→ **Your assignment**
In the records below, the line with "fill,727,4115" opens the range and the line with "worst max-delay path |" closes it; print that range exactly and nothing else.

→ **Material supplied**
________

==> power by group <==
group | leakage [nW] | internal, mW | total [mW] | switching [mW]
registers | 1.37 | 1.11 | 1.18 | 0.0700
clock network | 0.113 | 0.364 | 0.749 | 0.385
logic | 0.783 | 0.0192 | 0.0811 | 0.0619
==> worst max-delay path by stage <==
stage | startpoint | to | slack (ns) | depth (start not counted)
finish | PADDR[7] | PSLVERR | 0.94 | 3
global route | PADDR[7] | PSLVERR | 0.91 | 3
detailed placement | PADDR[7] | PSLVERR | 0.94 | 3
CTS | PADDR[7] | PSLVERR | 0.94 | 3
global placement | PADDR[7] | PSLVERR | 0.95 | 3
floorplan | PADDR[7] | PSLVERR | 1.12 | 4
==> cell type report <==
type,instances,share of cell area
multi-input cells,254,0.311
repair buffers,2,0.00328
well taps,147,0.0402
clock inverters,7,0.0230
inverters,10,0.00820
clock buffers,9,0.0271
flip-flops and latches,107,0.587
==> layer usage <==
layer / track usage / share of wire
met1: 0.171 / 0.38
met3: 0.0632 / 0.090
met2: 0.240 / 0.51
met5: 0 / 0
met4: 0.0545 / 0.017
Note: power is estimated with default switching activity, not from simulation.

________

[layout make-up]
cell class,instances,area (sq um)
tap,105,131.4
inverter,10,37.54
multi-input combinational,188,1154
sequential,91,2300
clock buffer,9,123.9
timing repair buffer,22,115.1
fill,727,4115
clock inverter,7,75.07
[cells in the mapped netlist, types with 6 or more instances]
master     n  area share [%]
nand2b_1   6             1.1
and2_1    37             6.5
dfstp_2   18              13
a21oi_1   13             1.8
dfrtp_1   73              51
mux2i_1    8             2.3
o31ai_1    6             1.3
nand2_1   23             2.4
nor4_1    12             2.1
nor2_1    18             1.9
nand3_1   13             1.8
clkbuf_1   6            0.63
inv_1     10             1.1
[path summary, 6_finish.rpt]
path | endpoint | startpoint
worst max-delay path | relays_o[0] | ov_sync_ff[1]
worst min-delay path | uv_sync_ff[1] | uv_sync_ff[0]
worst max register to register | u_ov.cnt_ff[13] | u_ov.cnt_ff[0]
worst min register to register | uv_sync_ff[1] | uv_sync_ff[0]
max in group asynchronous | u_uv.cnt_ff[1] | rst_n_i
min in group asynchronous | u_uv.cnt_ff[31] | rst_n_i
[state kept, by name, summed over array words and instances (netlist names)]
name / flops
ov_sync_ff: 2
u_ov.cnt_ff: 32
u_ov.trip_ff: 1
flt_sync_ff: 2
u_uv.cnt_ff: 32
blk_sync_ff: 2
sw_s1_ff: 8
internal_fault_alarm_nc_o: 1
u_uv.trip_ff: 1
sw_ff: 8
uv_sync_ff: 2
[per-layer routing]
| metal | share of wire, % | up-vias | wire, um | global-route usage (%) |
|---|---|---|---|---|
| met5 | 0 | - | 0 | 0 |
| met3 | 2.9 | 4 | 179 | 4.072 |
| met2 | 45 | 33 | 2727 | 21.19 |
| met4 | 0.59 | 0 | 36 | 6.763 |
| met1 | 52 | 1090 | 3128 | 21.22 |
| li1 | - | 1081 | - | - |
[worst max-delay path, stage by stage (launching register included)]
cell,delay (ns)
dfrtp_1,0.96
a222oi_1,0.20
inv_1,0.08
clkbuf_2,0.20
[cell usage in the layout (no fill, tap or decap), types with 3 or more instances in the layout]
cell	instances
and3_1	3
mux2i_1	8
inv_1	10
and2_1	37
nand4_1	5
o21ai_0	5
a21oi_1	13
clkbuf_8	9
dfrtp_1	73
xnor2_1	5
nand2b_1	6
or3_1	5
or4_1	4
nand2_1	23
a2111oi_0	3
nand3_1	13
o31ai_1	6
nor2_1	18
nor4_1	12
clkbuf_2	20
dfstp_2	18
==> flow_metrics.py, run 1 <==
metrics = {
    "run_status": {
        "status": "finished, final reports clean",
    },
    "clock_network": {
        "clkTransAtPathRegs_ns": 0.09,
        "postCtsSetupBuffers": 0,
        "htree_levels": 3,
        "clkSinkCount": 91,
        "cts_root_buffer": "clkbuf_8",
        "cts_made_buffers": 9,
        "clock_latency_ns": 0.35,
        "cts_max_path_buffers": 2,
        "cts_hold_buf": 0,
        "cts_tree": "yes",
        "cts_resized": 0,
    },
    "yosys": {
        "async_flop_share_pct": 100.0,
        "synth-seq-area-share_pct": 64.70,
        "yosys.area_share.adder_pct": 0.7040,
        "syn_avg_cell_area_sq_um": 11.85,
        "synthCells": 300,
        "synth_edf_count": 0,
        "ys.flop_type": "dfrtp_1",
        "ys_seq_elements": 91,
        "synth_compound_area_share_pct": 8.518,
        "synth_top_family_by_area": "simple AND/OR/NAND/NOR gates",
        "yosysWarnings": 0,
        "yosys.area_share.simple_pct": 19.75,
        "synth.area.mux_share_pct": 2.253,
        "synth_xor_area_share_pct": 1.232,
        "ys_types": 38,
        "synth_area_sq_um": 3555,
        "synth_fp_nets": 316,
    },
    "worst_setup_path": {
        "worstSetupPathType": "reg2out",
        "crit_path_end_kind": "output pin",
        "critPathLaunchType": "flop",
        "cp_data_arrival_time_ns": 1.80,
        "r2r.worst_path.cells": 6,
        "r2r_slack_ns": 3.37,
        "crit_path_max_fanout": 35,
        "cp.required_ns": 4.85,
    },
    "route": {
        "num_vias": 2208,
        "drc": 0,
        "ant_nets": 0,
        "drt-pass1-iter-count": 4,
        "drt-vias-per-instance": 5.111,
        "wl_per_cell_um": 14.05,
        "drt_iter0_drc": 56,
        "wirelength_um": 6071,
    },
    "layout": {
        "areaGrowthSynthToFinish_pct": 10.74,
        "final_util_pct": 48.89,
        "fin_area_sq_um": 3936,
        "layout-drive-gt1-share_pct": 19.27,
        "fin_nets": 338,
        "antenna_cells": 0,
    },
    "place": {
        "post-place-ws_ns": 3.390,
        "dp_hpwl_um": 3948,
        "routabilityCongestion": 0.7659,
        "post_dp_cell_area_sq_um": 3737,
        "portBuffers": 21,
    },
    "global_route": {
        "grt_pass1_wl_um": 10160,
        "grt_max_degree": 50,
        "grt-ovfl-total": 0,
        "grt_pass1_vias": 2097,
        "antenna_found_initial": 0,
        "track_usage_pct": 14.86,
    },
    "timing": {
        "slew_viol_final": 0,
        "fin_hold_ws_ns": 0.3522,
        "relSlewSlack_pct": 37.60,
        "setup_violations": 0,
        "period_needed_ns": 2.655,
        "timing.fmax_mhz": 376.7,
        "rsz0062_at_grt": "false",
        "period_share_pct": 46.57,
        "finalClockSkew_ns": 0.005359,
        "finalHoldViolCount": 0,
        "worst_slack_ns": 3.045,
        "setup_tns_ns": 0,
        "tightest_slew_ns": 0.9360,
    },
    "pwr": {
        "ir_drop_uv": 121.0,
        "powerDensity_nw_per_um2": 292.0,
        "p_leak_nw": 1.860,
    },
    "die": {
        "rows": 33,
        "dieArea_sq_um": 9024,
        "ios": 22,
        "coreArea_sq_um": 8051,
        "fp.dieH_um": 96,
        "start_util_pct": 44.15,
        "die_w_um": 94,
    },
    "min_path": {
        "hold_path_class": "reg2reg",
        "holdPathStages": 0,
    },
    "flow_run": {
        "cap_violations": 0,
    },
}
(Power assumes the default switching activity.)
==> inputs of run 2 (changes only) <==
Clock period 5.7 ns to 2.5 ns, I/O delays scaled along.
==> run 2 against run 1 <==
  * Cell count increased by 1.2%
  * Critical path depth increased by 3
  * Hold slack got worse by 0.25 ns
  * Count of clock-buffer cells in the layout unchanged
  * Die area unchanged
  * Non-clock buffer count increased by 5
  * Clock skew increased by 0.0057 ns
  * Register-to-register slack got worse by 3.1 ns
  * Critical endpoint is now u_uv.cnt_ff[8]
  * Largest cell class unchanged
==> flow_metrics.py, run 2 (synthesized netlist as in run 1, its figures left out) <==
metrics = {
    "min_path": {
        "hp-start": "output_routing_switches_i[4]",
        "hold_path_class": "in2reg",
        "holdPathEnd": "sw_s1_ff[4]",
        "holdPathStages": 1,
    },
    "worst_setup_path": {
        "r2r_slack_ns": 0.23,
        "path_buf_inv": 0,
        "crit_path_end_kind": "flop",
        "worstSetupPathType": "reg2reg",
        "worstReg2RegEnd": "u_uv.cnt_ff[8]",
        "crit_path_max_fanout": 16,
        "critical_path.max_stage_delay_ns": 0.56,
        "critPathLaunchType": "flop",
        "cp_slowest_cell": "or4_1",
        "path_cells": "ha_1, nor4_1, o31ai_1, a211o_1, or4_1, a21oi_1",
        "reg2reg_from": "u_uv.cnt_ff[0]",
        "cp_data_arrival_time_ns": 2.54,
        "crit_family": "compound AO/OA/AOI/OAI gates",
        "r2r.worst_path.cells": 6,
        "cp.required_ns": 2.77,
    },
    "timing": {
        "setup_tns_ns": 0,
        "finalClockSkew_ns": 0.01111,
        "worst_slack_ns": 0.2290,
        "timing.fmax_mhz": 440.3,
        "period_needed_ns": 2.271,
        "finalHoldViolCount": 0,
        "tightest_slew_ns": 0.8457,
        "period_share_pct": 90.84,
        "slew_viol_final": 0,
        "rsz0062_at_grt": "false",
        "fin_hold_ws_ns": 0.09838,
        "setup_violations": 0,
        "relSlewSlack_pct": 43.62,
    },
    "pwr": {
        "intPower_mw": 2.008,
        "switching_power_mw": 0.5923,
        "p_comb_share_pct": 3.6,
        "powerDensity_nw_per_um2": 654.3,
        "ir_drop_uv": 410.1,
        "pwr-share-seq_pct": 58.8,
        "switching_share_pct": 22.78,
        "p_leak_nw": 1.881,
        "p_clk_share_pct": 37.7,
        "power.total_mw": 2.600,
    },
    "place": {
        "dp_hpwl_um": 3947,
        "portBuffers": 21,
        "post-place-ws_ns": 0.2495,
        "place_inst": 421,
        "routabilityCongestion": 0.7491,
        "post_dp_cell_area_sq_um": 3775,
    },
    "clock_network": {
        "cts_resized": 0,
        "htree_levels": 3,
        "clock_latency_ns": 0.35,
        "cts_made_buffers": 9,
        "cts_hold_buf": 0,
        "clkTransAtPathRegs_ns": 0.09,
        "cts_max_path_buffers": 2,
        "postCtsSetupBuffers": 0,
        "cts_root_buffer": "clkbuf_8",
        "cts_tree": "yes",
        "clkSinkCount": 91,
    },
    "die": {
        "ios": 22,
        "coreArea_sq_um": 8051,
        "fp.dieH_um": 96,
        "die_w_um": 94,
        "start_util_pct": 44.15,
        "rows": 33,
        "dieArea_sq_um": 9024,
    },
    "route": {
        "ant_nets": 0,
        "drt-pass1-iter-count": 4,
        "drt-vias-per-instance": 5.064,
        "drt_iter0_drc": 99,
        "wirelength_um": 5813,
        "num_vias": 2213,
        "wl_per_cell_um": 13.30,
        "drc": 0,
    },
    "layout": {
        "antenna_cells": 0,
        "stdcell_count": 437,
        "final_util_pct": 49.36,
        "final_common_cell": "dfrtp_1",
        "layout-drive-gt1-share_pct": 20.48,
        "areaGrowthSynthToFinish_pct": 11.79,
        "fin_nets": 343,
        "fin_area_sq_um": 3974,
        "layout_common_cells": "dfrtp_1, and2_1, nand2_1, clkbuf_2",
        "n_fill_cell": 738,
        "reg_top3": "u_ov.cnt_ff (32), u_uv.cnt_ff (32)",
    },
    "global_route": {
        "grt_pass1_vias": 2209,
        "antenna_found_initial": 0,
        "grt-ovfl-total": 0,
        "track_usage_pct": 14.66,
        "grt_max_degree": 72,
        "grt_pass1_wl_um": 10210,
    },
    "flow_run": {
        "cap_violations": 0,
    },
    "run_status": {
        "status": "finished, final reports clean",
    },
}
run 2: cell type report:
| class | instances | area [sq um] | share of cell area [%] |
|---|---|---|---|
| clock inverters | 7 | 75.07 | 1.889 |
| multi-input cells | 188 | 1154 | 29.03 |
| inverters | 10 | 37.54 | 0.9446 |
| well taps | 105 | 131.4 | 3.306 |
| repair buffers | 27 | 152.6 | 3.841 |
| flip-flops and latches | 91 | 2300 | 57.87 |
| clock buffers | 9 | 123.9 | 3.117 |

________

→ **Result of the task**
fill,727,4115
clock inverter,7,75.07
[cells in the mapped netlist, types with 6 or more instances]
master     n  area share [%]
nand2b_1   6             1.1
and2_1    37             6.5
dfstp_2   18              13
a21oi_1   13             1.8
dfrtp_1   73              51
mux2i_1    8             2.3
o31ai_1    6             1.3
nand2_1   23             2.4
nor4_1    12             2.1
nor2_1    18             1.9
nand3_1   13             1.8
clkbuf_1   6            0.63
inv_1     10             1.1
[path summary, 6_finish.rpt]
path | endpoint | startpoint
worst max-delay path | relays_o[0] | ov_sync_ff[1]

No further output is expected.